* Activity *
From the entries that follow, reproduce exactly and only the lines from the line with "set_output_delay 1.45 -clock" to the line with "logic [7:0] req_data;", endpoints included.

* Source material *
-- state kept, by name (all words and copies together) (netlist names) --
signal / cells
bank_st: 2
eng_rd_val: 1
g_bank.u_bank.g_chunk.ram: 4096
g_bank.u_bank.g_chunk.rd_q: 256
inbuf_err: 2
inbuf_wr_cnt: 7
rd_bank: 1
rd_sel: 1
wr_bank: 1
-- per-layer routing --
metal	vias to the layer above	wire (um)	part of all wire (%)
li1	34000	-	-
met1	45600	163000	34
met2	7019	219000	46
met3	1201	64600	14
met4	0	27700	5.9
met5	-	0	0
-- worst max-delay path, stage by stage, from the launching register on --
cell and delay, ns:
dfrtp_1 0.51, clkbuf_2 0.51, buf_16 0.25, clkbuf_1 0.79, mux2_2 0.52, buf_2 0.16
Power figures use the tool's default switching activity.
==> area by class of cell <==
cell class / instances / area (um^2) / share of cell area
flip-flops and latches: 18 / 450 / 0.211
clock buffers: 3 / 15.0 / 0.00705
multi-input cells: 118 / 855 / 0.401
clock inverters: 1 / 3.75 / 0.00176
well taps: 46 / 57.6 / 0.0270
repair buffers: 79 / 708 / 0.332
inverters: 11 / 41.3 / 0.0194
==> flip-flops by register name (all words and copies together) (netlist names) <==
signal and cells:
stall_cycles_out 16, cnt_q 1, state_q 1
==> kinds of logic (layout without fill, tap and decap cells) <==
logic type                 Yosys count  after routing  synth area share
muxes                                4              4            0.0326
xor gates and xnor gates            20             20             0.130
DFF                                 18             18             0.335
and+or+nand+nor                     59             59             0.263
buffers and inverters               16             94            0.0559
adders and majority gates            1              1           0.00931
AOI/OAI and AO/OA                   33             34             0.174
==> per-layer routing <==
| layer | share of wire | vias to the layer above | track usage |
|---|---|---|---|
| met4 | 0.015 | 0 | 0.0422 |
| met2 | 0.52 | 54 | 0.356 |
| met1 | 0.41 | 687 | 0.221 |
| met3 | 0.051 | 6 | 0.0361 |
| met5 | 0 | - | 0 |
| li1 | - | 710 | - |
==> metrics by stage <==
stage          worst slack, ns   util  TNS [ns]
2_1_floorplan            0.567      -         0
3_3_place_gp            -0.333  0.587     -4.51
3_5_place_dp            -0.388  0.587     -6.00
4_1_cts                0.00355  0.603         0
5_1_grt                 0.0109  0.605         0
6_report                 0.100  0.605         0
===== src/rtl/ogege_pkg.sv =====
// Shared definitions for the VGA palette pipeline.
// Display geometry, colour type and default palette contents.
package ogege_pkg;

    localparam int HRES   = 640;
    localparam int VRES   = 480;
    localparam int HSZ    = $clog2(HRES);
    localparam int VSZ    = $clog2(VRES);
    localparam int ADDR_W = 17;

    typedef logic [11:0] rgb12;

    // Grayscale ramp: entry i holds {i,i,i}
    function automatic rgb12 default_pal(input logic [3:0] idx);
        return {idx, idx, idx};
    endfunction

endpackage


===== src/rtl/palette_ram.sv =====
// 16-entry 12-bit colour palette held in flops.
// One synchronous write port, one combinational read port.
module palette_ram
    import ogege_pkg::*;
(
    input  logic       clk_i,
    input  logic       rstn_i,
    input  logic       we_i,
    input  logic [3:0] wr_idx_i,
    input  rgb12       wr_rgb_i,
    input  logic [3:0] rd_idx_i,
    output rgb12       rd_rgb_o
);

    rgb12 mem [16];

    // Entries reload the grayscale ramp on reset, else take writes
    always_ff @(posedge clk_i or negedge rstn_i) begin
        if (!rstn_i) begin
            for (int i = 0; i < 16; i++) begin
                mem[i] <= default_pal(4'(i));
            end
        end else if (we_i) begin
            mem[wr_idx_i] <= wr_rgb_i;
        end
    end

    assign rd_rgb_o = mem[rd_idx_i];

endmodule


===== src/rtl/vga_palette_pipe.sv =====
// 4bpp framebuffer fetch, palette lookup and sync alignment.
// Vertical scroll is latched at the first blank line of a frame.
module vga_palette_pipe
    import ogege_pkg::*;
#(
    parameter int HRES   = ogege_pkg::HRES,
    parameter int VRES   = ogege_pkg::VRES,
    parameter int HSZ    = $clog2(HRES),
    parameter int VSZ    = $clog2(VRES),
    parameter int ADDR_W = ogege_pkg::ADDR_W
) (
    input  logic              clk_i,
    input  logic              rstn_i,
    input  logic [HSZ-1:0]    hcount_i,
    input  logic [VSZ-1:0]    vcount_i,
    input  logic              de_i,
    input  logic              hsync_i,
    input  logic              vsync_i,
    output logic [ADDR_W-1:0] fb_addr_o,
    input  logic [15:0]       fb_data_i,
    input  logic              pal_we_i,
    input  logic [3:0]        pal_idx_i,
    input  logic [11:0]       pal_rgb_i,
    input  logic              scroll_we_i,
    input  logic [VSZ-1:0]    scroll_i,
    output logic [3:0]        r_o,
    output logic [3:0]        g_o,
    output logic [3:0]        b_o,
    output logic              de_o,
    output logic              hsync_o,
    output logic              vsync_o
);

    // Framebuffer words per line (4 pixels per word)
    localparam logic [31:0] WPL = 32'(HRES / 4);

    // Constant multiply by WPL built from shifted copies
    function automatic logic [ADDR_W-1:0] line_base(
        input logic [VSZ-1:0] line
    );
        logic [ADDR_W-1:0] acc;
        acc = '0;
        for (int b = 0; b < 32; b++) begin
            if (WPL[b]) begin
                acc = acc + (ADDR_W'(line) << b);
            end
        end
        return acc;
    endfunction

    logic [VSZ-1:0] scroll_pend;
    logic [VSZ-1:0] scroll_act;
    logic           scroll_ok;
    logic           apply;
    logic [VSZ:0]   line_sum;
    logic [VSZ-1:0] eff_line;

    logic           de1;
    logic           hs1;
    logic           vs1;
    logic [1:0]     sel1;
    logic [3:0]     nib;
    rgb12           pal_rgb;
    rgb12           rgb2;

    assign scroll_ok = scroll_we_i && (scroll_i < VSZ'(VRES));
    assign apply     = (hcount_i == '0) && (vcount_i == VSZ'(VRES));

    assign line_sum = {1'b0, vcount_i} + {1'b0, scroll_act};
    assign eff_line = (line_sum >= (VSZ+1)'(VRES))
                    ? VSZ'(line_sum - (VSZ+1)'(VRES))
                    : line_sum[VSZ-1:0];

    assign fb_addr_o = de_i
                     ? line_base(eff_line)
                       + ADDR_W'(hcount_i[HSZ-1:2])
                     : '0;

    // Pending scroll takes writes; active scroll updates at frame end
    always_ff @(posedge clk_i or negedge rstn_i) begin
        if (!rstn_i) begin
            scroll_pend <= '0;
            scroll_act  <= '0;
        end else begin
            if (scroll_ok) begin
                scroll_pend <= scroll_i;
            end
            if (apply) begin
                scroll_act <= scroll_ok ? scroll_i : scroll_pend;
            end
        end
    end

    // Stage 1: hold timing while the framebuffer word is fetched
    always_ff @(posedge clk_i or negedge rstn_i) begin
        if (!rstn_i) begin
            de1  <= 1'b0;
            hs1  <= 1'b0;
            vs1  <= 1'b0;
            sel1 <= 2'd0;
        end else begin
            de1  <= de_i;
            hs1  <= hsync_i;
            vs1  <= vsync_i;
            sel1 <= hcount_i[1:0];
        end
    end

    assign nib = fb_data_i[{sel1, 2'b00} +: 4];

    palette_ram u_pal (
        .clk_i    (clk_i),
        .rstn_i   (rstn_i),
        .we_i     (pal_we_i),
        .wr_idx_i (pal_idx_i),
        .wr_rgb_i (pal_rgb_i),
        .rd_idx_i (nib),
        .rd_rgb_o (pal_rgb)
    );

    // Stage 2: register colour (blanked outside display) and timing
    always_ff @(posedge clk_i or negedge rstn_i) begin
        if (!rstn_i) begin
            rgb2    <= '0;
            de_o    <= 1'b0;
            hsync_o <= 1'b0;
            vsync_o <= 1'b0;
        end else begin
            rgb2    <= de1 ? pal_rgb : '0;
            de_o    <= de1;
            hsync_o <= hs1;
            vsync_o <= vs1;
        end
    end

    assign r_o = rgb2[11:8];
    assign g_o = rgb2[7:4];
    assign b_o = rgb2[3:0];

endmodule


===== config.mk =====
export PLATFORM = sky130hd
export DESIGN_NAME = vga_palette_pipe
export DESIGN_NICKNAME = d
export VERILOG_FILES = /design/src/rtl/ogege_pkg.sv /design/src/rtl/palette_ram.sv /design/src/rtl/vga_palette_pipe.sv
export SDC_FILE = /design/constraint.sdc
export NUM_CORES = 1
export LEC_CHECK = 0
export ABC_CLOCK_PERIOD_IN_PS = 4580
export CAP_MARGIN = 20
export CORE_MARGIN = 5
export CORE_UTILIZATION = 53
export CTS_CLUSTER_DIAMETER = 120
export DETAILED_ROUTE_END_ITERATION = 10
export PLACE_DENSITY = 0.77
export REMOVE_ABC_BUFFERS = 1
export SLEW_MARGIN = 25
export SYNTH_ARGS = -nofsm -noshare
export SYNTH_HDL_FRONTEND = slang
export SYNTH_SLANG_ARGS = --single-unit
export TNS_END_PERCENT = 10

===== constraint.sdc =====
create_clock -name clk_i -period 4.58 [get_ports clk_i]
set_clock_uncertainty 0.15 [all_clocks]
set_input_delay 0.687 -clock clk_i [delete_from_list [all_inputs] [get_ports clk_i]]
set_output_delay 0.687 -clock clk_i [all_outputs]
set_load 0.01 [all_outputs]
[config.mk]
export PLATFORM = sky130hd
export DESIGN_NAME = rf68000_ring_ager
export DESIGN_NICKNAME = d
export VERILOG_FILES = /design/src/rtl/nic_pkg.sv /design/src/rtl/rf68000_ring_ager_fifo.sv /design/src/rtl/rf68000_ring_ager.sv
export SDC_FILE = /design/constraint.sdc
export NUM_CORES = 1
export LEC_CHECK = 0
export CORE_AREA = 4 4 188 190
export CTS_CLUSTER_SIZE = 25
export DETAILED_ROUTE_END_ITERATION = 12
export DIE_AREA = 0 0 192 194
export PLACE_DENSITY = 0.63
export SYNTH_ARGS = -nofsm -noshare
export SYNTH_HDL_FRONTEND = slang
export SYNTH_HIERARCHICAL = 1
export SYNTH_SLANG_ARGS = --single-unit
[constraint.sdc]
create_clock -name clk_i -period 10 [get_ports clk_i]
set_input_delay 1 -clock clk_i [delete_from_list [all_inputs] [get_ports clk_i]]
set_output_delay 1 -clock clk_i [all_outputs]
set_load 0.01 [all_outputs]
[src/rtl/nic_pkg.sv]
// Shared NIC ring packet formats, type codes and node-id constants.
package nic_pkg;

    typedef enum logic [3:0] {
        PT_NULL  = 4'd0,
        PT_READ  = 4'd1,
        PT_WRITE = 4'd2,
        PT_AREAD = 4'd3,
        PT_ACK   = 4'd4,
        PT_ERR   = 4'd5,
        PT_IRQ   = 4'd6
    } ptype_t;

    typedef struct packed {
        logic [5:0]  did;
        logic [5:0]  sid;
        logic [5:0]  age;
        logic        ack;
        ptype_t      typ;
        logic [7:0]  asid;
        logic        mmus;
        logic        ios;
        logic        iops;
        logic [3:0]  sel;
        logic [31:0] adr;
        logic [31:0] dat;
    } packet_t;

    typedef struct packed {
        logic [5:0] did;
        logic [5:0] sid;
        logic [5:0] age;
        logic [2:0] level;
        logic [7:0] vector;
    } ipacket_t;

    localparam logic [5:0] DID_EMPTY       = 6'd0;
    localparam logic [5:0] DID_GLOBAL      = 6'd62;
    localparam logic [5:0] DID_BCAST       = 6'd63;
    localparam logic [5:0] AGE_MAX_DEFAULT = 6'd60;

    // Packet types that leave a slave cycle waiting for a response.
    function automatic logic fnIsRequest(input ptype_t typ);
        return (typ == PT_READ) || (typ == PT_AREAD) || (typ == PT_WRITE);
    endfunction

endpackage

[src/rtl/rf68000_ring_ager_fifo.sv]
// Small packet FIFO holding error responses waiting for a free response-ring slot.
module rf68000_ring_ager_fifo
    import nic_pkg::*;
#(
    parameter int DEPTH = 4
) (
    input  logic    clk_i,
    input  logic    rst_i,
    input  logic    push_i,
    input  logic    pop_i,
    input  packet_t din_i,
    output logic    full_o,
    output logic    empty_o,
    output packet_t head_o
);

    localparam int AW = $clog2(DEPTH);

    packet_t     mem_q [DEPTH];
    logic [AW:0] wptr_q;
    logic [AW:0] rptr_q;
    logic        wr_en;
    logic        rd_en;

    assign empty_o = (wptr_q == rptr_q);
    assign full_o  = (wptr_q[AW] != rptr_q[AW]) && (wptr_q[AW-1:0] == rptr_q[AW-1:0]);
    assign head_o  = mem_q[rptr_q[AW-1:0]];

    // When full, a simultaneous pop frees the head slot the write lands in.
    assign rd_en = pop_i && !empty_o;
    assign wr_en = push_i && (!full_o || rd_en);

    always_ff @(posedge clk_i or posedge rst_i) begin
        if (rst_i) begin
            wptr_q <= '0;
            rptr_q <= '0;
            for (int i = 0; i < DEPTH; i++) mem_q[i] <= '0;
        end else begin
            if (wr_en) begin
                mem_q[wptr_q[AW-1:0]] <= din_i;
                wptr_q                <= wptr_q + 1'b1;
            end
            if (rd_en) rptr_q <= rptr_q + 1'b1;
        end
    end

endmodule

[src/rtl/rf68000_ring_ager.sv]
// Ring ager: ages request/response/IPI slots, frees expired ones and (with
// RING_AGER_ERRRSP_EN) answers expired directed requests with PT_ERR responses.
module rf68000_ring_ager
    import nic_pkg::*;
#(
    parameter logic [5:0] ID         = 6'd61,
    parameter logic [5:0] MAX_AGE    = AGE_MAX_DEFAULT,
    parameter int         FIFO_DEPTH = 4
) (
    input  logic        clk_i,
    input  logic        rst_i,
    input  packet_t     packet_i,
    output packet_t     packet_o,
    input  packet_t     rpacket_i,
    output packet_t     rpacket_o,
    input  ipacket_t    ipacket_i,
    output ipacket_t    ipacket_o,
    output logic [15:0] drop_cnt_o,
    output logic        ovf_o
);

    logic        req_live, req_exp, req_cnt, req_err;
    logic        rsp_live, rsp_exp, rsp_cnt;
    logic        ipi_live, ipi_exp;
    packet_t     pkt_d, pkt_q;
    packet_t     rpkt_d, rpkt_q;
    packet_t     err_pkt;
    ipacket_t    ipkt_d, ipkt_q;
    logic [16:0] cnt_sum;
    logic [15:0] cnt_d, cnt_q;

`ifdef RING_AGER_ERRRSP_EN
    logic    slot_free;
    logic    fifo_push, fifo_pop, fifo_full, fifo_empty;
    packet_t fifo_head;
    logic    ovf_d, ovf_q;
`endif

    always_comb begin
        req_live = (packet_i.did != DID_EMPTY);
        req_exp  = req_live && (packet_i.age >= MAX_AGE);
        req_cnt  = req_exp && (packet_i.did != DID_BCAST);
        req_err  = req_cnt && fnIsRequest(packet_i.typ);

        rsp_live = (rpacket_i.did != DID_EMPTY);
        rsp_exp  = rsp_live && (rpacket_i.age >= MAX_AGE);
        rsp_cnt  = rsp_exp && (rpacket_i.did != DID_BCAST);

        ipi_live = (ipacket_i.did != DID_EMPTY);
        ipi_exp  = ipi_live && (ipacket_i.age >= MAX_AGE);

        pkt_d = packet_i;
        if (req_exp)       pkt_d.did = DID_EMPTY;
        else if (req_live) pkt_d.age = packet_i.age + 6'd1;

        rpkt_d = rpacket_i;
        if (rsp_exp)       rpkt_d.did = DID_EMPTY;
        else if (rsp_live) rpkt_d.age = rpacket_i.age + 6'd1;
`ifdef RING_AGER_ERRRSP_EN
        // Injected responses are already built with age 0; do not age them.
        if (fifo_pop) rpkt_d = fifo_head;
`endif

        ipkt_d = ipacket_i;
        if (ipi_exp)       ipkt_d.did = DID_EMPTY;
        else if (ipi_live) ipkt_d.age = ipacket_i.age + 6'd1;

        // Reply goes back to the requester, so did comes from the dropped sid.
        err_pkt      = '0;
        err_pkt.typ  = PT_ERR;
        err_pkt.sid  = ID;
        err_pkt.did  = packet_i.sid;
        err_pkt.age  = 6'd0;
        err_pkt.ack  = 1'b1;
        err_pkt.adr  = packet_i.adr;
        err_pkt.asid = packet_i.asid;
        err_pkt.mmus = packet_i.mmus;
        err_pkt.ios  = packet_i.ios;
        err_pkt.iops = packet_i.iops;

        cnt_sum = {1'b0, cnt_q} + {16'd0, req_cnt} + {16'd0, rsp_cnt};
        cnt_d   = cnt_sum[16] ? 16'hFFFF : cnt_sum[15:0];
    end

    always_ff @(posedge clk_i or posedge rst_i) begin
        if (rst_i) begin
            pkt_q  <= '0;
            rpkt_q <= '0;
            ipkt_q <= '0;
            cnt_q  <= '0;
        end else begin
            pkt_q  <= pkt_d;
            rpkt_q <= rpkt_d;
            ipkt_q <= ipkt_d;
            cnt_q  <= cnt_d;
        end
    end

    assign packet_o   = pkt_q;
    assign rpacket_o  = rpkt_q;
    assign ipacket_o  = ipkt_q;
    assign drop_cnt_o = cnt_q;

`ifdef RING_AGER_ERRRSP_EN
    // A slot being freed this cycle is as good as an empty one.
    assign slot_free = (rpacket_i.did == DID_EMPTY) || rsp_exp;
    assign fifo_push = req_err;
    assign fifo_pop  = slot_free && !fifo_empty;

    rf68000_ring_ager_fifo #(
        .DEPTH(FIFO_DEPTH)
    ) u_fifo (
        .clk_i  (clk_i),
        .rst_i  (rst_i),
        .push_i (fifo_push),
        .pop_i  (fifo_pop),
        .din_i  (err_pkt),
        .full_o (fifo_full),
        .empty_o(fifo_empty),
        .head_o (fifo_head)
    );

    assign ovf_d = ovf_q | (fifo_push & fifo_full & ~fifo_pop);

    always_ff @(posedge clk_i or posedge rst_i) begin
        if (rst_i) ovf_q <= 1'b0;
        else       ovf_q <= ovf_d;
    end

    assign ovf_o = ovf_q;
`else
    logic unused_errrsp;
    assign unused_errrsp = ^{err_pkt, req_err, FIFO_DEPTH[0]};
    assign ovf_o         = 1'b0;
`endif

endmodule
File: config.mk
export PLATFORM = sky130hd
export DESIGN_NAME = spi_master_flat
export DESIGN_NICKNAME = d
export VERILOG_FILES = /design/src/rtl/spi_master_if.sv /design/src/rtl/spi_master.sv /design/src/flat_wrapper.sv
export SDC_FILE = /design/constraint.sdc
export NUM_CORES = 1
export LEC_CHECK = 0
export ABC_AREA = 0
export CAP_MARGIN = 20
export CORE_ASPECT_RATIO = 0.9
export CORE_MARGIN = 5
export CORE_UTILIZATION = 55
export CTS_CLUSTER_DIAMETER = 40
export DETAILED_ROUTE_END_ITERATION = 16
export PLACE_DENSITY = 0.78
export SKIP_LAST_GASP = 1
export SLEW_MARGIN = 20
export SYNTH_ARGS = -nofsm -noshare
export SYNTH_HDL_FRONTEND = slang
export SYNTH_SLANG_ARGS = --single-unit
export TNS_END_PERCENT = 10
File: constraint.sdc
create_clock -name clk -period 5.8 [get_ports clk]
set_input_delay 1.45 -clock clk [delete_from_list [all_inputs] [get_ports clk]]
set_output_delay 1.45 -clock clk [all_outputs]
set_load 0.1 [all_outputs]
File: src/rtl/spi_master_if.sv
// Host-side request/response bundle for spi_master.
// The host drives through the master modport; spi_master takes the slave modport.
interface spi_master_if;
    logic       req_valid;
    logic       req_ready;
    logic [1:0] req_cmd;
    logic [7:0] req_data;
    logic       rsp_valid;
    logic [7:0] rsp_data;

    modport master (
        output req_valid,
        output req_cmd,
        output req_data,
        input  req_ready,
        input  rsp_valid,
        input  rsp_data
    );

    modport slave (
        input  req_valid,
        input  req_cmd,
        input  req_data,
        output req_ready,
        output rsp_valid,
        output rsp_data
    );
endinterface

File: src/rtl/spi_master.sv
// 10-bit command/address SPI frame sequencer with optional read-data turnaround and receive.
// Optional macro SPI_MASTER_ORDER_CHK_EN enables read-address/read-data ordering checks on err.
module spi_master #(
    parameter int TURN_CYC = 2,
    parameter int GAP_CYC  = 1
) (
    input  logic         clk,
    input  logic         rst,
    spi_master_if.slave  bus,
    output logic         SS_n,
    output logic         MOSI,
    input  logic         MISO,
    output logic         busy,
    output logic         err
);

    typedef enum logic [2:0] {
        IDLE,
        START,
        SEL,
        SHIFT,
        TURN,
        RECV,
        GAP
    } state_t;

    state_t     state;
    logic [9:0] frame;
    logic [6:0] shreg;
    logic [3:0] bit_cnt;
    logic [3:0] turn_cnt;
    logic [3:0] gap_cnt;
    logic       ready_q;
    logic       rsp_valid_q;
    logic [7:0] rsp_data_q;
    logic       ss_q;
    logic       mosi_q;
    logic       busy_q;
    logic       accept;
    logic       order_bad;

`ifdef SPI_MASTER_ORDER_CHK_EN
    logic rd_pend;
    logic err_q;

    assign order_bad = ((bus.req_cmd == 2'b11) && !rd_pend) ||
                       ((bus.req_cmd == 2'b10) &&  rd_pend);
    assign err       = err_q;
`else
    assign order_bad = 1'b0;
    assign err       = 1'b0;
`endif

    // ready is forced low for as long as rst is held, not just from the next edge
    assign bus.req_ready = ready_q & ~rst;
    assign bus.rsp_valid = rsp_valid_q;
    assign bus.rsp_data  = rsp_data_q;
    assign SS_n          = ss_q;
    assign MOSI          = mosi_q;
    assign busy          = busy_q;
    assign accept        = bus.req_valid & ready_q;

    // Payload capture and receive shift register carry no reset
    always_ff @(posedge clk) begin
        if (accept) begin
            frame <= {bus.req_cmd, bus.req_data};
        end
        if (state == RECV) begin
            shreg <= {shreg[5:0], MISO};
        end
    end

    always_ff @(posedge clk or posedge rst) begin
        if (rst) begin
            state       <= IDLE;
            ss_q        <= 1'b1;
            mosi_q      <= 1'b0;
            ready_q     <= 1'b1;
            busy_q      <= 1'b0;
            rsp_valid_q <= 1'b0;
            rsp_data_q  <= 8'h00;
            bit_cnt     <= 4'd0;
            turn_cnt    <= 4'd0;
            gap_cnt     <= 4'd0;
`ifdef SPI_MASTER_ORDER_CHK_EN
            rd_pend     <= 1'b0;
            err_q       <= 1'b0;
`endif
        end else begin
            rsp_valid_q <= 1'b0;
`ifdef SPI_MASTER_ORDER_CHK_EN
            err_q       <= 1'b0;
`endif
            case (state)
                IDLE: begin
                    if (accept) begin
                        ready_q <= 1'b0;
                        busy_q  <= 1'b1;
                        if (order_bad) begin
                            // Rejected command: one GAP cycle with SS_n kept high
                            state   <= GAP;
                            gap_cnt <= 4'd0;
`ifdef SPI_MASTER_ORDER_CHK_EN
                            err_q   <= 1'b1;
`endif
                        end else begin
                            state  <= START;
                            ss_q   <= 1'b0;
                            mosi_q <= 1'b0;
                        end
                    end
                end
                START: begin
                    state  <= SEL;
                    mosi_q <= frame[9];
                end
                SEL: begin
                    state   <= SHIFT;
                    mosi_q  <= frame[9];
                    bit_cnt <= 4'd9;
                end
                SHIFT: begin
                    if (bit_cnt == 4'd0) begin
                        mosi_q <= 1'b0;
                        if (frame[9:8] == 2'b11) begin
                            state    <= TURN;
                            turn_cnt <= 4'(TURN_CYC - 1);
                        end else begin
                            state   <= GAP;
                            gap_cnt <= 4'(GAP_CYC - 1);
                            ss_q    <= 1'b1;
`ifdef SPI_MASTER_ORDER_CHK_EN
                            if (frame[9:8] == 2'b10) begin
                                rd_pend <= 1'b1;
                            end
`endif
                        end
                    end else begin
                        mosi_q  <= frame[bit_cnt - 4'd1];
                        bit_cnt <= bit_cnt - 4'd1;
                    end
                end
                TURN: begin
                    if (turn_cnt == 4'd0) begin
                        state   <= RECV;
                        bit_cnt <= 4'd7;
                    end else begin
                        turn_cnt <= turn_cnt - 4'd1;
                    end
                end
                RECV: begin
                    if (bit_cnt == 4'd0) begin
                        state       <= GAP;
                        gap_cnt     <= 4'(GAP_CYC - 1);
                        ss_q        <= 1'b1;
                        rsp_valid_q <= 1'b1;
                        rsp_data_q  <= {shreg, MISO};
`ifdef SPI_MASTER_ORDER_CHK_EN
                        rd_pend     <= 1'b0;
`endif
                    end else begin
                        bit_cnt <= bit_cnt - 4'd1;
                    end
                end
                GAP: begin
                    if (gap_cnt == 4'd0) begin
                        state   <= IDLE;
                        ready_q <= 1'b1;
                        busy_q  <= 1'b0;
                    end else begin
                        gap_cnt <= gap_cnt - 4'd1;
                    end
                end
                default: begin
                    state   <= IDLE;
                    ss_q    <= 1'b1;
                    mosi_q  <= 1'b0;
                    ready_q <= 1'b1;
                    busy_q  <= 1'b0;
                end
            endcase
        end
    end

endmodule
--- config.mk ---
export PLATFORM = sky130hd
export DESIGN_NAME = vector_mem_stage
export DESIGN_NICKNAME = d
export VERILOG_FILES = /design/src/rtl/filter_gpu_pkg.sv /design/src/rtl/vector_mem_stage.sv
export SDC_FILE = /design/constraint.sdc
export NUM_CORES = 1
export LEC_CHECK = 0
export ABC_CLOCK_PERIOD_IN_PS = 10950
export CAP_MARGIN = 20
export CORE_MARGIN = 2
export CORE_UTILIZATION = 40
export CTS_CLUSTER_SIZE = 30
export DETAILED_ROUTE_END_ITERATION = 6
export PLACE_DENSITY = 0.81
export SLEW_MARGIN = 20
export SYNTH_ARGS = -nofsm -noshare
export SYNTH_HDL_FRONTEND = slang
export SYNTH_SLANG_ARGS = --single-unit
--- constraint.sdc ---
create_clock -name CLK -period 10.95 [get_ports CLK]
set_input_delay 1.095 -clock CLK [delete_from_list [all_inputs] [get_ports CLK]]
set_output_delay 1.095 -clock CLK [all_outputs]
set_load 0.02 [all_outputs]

* Solution for this exercise *
set_output_delay 1.45 -clock clk [all_outputs]
set_load 0.1 [all_outputs]
File: src/rtl/spi_master_if.sv
// Host-side request/response bundle for spi_master.
// The host drives through the master modport; spi_master takes the slave modport.
interface spi_master_if;
    logic       req_valid;
    logic       req_ready;
    logic [1:0] req_cmd;
    logic [7:0] req_data;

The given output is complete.